Right now, the more realistic path is to build the lower layers first:
- pose and trajectory analysis
- movement metrics
- expert-labeled evaluation
- coaching feedback
- structured movement dataset
- simulation or reinforcement learning later
In this framing, coaching analysis may eventually become the foundation for simulation. If we can understand how expert coaches evaluate movement, those evaluations could help define rewards, penalties, constraints, or priors for a virtual climber agent.
Writing this down clarified the shape of the problem for me, and I’m really glad we had that conversation. What I am most curious about now is where Tim would draw the lines differently: which metrics he thinks matter most, and what a system would need to catch before he would actually trust it as a coaching tool.
Tim has also shared many tips and insights through his episodes on Testpiece.

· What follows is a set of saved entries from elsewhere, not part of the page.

--- src/rtl/ripple_add_sub.sv ---
// Ripple-carry adder/subtractor with a registered result stage.
// One-cycle latency, one operation per cycle.
module ripple_add_sub
    import ripple_add_sub_pkg::*;
#(
    parameter int WIDTH = DEF_WIDTH
) (
    input  logic             clk,
    input  logic             rst_n,
    input  logic             in_valid,
    input  logic [WIDTH-1:0] a,
    input  logic [WIDTH-1:0] b,
    input  logic             sub,
    output logic [WIDTH-1:0] s,
    output logic             cout,
    output logic             ovf,
    output logic             out_valid
);

    logic             is_sub;
    logic [WIDTH:0]   c;
    logic [WIDTH-1:0] b_eff;
    logic [WIDTH-1:0] s_d;
    logic             cout_d;
    logic             ovf_d;

    logic [WIDTH-1:0] s_q;
    logic             cout_q;
    logic             ovf_q;
    logic             valid_q;

    // Subtract is A + ~B + 1: invert B and inject the +1 as carry-in.
    assign is_sub = (sub == SUB);
    assign b_eff  = b ^ {WIDTH{is_sub}};
    assign c[0]   = is_sub;

    for (genvar i = 0; i < WIDTH; i++) begin : g_fa
        full_adder u_fa (
            .a_i   (a[i]),
            .b_i   (b_eff[i]),
            .cin_i (c[i]),
            .sum_o (s_d[i]),
            .cout_o(c[i+1])
        );
    end

    assign cout_d = c[WIDTH];
    assign ovf_d  = c[WIDTH] ^ c[WIDTH-1];

    // Result register: load on valid, hold otherwise; valid is a plain delay.
    always_ff @(posedge clk or negedge rst_n) begin
        if (!rst_n) begin
            s_q     <= '0;
            cout_q  <= 1'b0;
            ovf_q   <= 1'b0;
            valid_q <= 1'b0;
        end else begin
            valid_q <= in_valid;
            if (in_valid) begin
                s_q    <= s_d;
                cout_q <= cout_d;
                ovf_q  <= ovf_d;
            end
        end
    end

    assign s         = s_q;
    assign cout      = cout_q;
    assign ovf       = ovf_q;
    assign out_valid = valid_q;

endmodule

I think there may be something interesting to explore there too: if those conversations were transcribed, we could study which movement concepts, training themes, and coaching patterns come up most often.
I remember Tim shared something along the lines of: many great climbers climb by instinct, and they may not always be able to identify exactly what makes them succeed on certain moves. That idea really stuck with me. Hopefully, we can eventually build a system that helps translate the experience of great climbers and coaches into tailored coaching for everyone.